Studio album by Paul Kelly
- Released: October 1999
- Recorded: Adelphia Studios
- Genre: Bluegrass, Pop
- Length: 40:58
- Label: Gawdaggie EMI
- Producer: Paul Kelly & Gerry Hale

Paul Kelly chronology
| Words and Music (1998) | Smoke (1999) | ...Nothing but a Dream (2001) |

= Smoke (Paul Kelly album) =

Smoke is an album by Paul Kelly and Melbourne bluegrass band, Uncle Bill, which was composed of Gerry Hale on guitar, dobro, mandolin, fiddle and vocals, Adam Gare on fiddle, mandolin and vocals, Peter Somerville on banjo and vocals and Stuart Speed on double bass.
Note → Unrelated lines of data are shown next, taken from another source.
Context: an optimization exercise on an open-source flow, tuned for small area and a short achievable clock period. The choices shown serve that exercise and are no tape-out recipe. Function was checked by simulation only, so behaviour that the tests miss may differ from the original. Power and IR drop assume default switching activity.

== run A ==
// chk4_accum
module chk4_accum (
    input  wire        clk,
    input  wire        rst,         
    input  wire        init,        
    input  wire [2:0]  in_cnt,      
    input  wire [31:0] in_data,     
    output wire [31:0] chk_value,
    output wire [31:0] byte_count
);
    reg [18:0] ra;
    reg [19:0] rb;
    reg [15:0] ri;
    reg [31:0] bc;
    wire z  = rst | init;              
    wire nz = ~z;
    wire c4 = in_cnt[2] & ~rst;        
    wire c1 = in_cnt[0] & ~in_cnt[2] & ~rst;
    wire c2 = in_cnt[1] & ~in_cnt[2] & ~rst;
    wire h1 = c1 & ~c2;
    wire h2 = c2 & ~c1;
    wire h3 = c1 & c2;
    wire h4 = c4;
    wire h13 = c1;
    wire h23 = c2;
    wire h24 = h2 | h4;
    wire h34 = h3 | h4;
    wire e1 = h1 | h2 | h3 | h4;       
    wire e2 = h2 | h3 | h4;
    wire e3 = h3 | h4;
    wire e4 = h4;
    wire [2:0] k = {c4, c2, c1};
    wire g1 = h1 & nz;
    wire g2 = h2 & nz;
    wire g3 = h3 & nz;
    wire g4 = h4 & nz;
    wire g13 = h13 & nz;
    wire g23 = h23 & nz;
    wire g34 = h34 & nz;
    wire [3:0] ca = h4 ? (z ? 4'd10 : 4'd6) :
                    h3 ? (z ? 4'd6  : 4'd3) :
                    h2 ? (z ? 4'd3  : 4'd1) :
                    h1 ? (z ? 4'd1  : 4'd0) : 4'd0;
    wire [4:0] cb = h4 ? (z ? 5'd21 : 5'd10) :
                    h3 ? (z ? 5'd11 : 5'd4)  :
                    h2 ? (z ? 5'd5  : 5'd1)  :
  ...
Settings: LEC_CHECK=0, CAP_MARGIN=20, CORE_MARGIN=2, CORE_UTILIZATION=65, CTS_BUF_LIST=sky130_fd_sc_hd__clkbuf_4 sky130_fd_sc_hd__clkbuf_8, SLEW_MARGIN=20, SYNTH_HIERARCHICAL=1, SYNTH_MINIMUM_KEEP_SIZE=0; clock period 28.0 ns.
standard.sh (not shown) runs the stock make flow with config.mk's settings and CLKGATE_MAP_FILE= SYNTH_SCRIPT=/design/flow/synth_recipe.tcl, a recipe that flattens the netlist after the stock synthesis.
==> flow/flow/run.sh <==
#!/bin/bash
# The standard layout (standard.sh, all steps) with two changes:
# - the standard port buffering (buffer_ports, every input and output port
#   gets a buffer) uses the plain buffer sky130_fd_sc_hd__buf_1 instead of the
#   default delay buffer; timing repair may resize it;
# - timing repair is asked to leave a setup margin (the clock period and the
#   constraints are unchanged).
set -euo pipefail
here=$(pwd)
export BUFFER_PORTS_ARGS="-buffer_cell sky130_fd_sc_hd__buf_1"
export SETUP_SLACK_MARGIN=16.5
bash standard.sh > "$here/standard.log" 2>&1
Run A completed every stage of the flow, and the final layout passed the timing, design-rule and antenna checks.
The album featured a mix of old and new Kelly songs treated in classic bluegrass fashion.

Kelly had previously recorded with Uncle Bill, "Thanks a Lot" for the 1997 compilation, Where Joy Kills Sorrow, on the W.Minc label, and "Sunlander" in 1998 for the Not So Dusty (Slim Dusty) tribute album.
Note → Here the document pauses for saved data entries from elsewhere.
This design comes from an exercise in tuning for small area, a short achievable clock period and few clock cycles per item on the open sky130 flow, not from production work. In this exercise RTL edits were held to simulation tests only and were not proved equivalent to the original. Power and IR drop assume default switching activity.

// mwadd
module mwadd (
    input  wire         clk,
    input  wire         rst,
    input  wire         req_valid,
    output wire         req_ready,
    input  wire [31:0]  req_cmd,
    input  wire [191:0] req_x,
    input  wire [191:0] req_y,
    output wire         rsp_valid,
    input  wire         rsp_ready,
    output wire [31:0]  rsp_word,
    output wire [191:0] rsp_z
);
Settings: LEC_CHECK=0, CAP_MARGIN=30, CORE_MARGIN=2, CORE_UTILIZATION=50, SLEW_MARGIN=20; clock period 34.0 ns.
standard.sh (not shown) runs the stock make flow with config.mk's settings and CLKGATE_MAP_FILE= SYNTH_SCRIPT=/design/flow/synth_recipe.tcl, a recipe that flattens the netlist after the stock synthesis.
==> flow/flow/run.sh <==
#!/bin/bash
# The standard layout (standard.sh: unchanged synthesis, floorplan, placement,
# CTS, routing) at the design's SDC, with two changes to how it optimises:
# - repair_timing is asked to keep 19 ns of setup slack, so it keeps shortening
#   paths past the 34 ns constraint;
# - buffer_ports still gives every input and output port its own buffer, but
#   starts from the smallest buffer cell (repair resizes it where timing needs).
# make's output goes to flow_make.log; each ORFS step logs under orfs/logs/.
set -euo pipefail
bash standard.sh SETUP_SLACK_MARGIN=19 "BUFFER_PORTS_ARGS=-buffer_cell sky130_fd_sc_hd__buf_1" finish > flow_make.log 2>&1
Testbench counts at the start, summed over its fixed seeds: cycles 64,000, items 32,000.
Change:
==> flow/flow/run.sh (replaced) <==
#!/bin/bash
# The standard layout (standard.sh: unchanged synthesis, floorplan, placement,
# CTS, routing) at the design's SDC, except that repair_timing is asked to keep
# 20 ns of setup slack, so it keeps shortening paths past the 34 ns constraint.
# make's output goes to flow_make.log; each ORFS step logs under orfs/logs/.
set -euo pipefail
bash standard.sh SETUP_SLACK_MARGIN=20 finish > flow_make.log 2>&1
- CAP_MARGIN: 30 -> 20
- CORE_UTILIZATION: 50 -> 45
=> Area after synthesis stays the same. Register-to-register slack got worse by 0.25 ns. Maximum frequency goes up by a few percent. Total power climbs by a little under a tenth. Die area is higher by roughly a tenth. Non-clock buffer count went up by 80. Routed wire length came out higher by a few percent. Final area rises by roughly a tenth. Global-route usage fell by 1.3 points.
Change:
==> flow/flow/run.sh (replaced) <==
#!/bin/bash
# The standard layout (standard.sh: unchanged synthesis, floorplan, placement,
# CTS, routing) at the design's SDC, with two changes to how it optimises:
# - repair_timing is asked to keep 19 ns of setup slack, so it keeps shortening
#   paths past the 34 ns constraint;
# - buffer_ports still gives every input and output port its own buffer, but
#   starts from the smallest buffer cell (repair resizes it where timing needs).
# make's output goes to flow_make.log; each ORFS step logs under orfs/logs/.
set -euo pipefail
bash standard.sh SETUP_SLACK_MARGIN=19 "BUFFER_PORTS_ARGS=-buffer_cell sky130_fd_sc_hd__buf_1" finish > flow_make.log 2>&1
- CAP_MARGIN: 20 -> 30
The changed run ran to the end with no violations.
Global-route usage went down by 1.5 points.
Utilization fell by 7.4 points.
Via count decreases by 2.3%.
Wire length goes down by 0.95%.
Sequential power stays flat.
First-iteration DRC count drops by 4.6%.
Change:
- CORE_UTILIZATION: 45 -> 40
Flip-flop and latch count does not change.
Setup slack improved by 0.071 ns.
Die area rises by 12%.
Sequential power stays flat.
Cell area stays flat.
Power falls by 2.6%.
Global-route usage falls by 4.6 points.
Routed wire length rises by 3.3%.
Worst hold slack improved by 0.14 ns.

Setup of the previous run:
mwadd again, from the RTL that the note above started with.
// mwadd
module mwadd (
    input  wire         clk,
    input  wire         rst,
    input  wire         req_valid,
    output wire         req_ready,
    input  wire [31:0]  req_cmd,
    input  wire [191:0] req_x,
    input  wire [191:0] req_y,
    output wire         rsp_valid,
    input  wire         rsp_ready,
    output wire [31:0]  rsp_word,
    output wire [191:0] rsp_z
);
    reg busy;
    wire         fix_d, sgn_d, st_low_d;
    wire [2:0]   fst_d, mode_d, regime_d;
    wire [1:0]   fcls_d;
    wire [129:0] sum_d;
    wire [31:0]  ea_d;
    wire [6:0]   ptm1_d;
    mwadd_align u_align (
        .cmd(req_cmd), .x(req_x), .y(req_y),
        .fix(fix_d), .fst(fst_d), .fcls(fcls_d), .sgn(sgn_d),
        .sum(sum_d), .st_low(st_low_d), .ea(ea_d), .ptm1(ptm1_d),
        .mode(mode_d), .regime(regime_d));
    reg         fix_q, sgn_q, st_low_q;
    reg [2:0]   fst_q, mode_q, regime_q;
    reg [1:0]   fcls_q;
    reg [129:0] sum_q;
    reg [31:0]  ea_q;
    reg [6:0]   ptm1_q;
    always @(posedge clk) begin
        if (rst)
            busy <= 1'b0;
        else if (!busy)
            busy <= req_valid;
        else if (rsp_ready)
            busy <= 1'b0;
    end
    always @(posedge clk) begin
        if (!busy) begin
            fix_q    <= fix_d;
            fst_q    <= fst_d;
            fcls_q   <= fcls_d;
            sgn_q    <= sgn_d;
            sum_q    <= sum_d;
            st_low_q <= st_low_d;
            ea_q     <= ea_d;
            ptm1_q   <= ptm1_d;
            mode_q   <= mode_d;
            regime_q <= regime_d;
        end
    end
    mwadd_round u_round (
        .fix(fix_q), .fst(fst_q), .fcls(fcls_q), .sgn(sgn_q),
        .sum(sum_q), .st_low(st_low_q), .ea(ea_q), .ptm1(ptm1_q),
        .mode(mode_q), .regime(regime_q),
        .rword(rsp_word), .z(rsp_z));
    assign req_ready = !busy && !rst;
    assign rsp_valid = busy && !rst;
endmodule
Settings: LEC_CHECK=0, CAP_MARGIN=30, CORE_MARGIN=2, CORE_UTILIZATION=45, SLEW_MARGIN=20; clock period 34.0 ns.
==> flow/flow/run.sh <==
#!/bin/bash
# The standard layout (standard.sh: unchanged synthesis, floorplan, placement,
# CTS, routing) at the design's SDC, with two changes to how it optimises:
# - repair_timing is asked to keep 18 ns of setup slack, so it keeps shortening
#   paths past the 34 ns constraint;
# - buffer_ports still gives every input and output port its own buffer, but
#   starts from the smallest buffer cell (repair resizes it where timing needs).
# make's output goes to flow_make.log; each ORFS step logs under orfs/logs/.
set -euo pipefail
bash standard.sh SETUP_SLACK_MARGIN=18 "BUFFER_PORTS_ARGS=-buffer_cell sky130_fd_sc_hd__buf_1" finish > flow_make.log 2>&1
Both conditions hold for the previous run: the flow ran to the end and the final layout passed the timing, design-rule and antenna checks.
Testbench counts of the previous run, summed over its fixed seeds: cycles 64,000, items 32,000.
> inputs changed (the previous run -> the current run)
Settings: swapping 30 for 20 in CAP_MARGIN.
==> flow/flow/run.sh <==
#!/bin/bash
# The standard layout (standard.sh: unchanged synthesis, floorplan, placement,
# CTS, routing) at the design's SDC, with two changes to how it optimises:
# - repair_timing is asked to keep 20 ns of setup slack, so it keeps shortening
#   paths past the 34 ns constraint;
# - buffer_ports still gives every input and output port its own buffer, but
#   starts from the smallest buffer cell (repair resizes it where timing needs).
# make's output goes to flow_make.log; each ORFS step logs under orfs/logs/.
set -euo pipefail
bash standard.sh SETUP_SLACK_MARGIN=20 "BUFFER_PORTS_ARGS=-buffer_cell sky130_fd_sc_hd__buf_1" finish > flow_make.log 2>&1
==> notes.md <==
The non-clock buffer count in the previous run is 0.74 times that in the current run.
As far as arithmetic-cell share of the synthesized area counting full adders, half adders and majority gates goes, the previous run and the current run are indistinguishable; the numbers are identical.
Total power after layout (the current run / the previous run): 1.17
Going from the previous run to the current run, wire length has increased, total power density per cell area has increased, total track usage went up 3.4 points, sequential share of layout area decreased 1.4 points.

## afterwards: timing with drivers on the ports
The flow's constraints put no driver on any port. The routed layouts listed below were extracted and timed again, unchanged, in two steps.
Step 1, drivers: a clkbuf_16 drives clk and a buf_2 each remaining input, both assumed.
Step 2 moves the port delays by t, midway between the first and last clock arrival at a register: inputs arrive t later, outputs are due t later. That takes back most of the time a late clock gives input paths.
Three values: ideal ports, drivers, drivers and shift; two values: the first two.
run | t, ns | setup slack, ns | clock arrival spread, ns | worst data-port slew with drivers (ns)
the first run of note 1 | 0.566 | 18.925 / 18.966 / 18.401 | 0.035 / 0.035 | 0.28
the second run of note 1 | 0.582 | 19.487 / 19.523 / 18.941 | 0.028 / 0.028 | 0.18
the third run of note 1 | 0.585 | 18.997 / 19.054 / 18.469 | 0.017 / 0.018 | 0.20
the fourth run of note 1 | 0.599 | 19.067 / 19.125 / 18.525 | 0.023 / 0.023 | 0.15
the previous run | 0.557 | 17.912 / 17.852 / 17.295 | 0.032 / 0.032 | 0.34
the current run | 0.584 | 19.301 / 19.344 / 18.760 | 0.032 / 0.032 | 0.28
After both steps every run listed still meets setup and hold. For the previous run, which loses most, drivers alone change the setup slack by -0.060 ns; drivers and shift together by -0.617 ns.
It was released on Kelly's new label, Gawdaggie, through EMI Records in Australia in October 1999 and peaked at #36 on the national chart.

"Our Sunshine" draws upon the story of Ned Kelly's life, in particular the 1991 book by Robert Drewe, Our Sunshine and Ned Kelly: A Short History by Ian Jones.

Smoke won three awards from the Victorian Country Music Association Best Group (Open), Best Group (Victorian), and Album of the Year in 2000.

==Track listing==
All tracks written by Paul Kelly, except where noted.

| No. | Title | Writer(s) | Length |
|---|---|---|---|
| 1. | "Our Sunshine" | Paul Kelly, Mick Thomas | 4:22 |
| 2. | "You Can't Take It with You" |  | 2:51 |
| 3. | "Until Death Do Them Part" |  | 3:14 |
| 4. | "I Can't Believe We Were Married" |  | 3:28 |
| 5. | "I Don't Remember a Thing" |  | 3:11 |
| 6. | "Teach Me Tonight" |  | 2:43 |
| 7. | "Sydney from a 747" |  | 2:28 |
| 8. | "Night After Night" | Paul Kelly, Gerry Hale | 2:59 |
| 9. | "Whistling Bird" |  | 3:22 |
| 10. | "Stories of Me" |  | 2:14 |
| 11. | "Taught by Experts" |  | 3:09 |
| 12. | "Gathering Storm" | Paul Kelly, Jex Saarelaht | 2:35 |
| 13. | "Shy Before You Lord" |  | 3:58 |

==Personnel==
- Paul Kelly – vocals, guitar
- Gerry Hale – guitar, mandolin, fiddle, dobro, lap steel, vocals
- Adam Gare – mandolin, fiddle, vocals
- Peter Somerville – banjo, vocals
- Stuart Speed – double bass, vocals

==Credits==
- Produced by Paul Kelly and Gerry Hale
- Mixed by Simon Polinski
- Assisted by Christian Scallon & Adam Rhodes
- Mastered by Ross Cockle
- Design & Photography - Ben Cunningham
- Cover Art by Reg Mombassa

==Charts==

| Chart (1999) | Peak position |
|---|---|
| Australian Albums (ARIA) | 36 |

==Certifications==

| Region | Certification | Certified units/sales |
| Australia (ARIA) | Gold | 35,000^{‡} |
^{‡} Sales+streaming figures based on certification alone.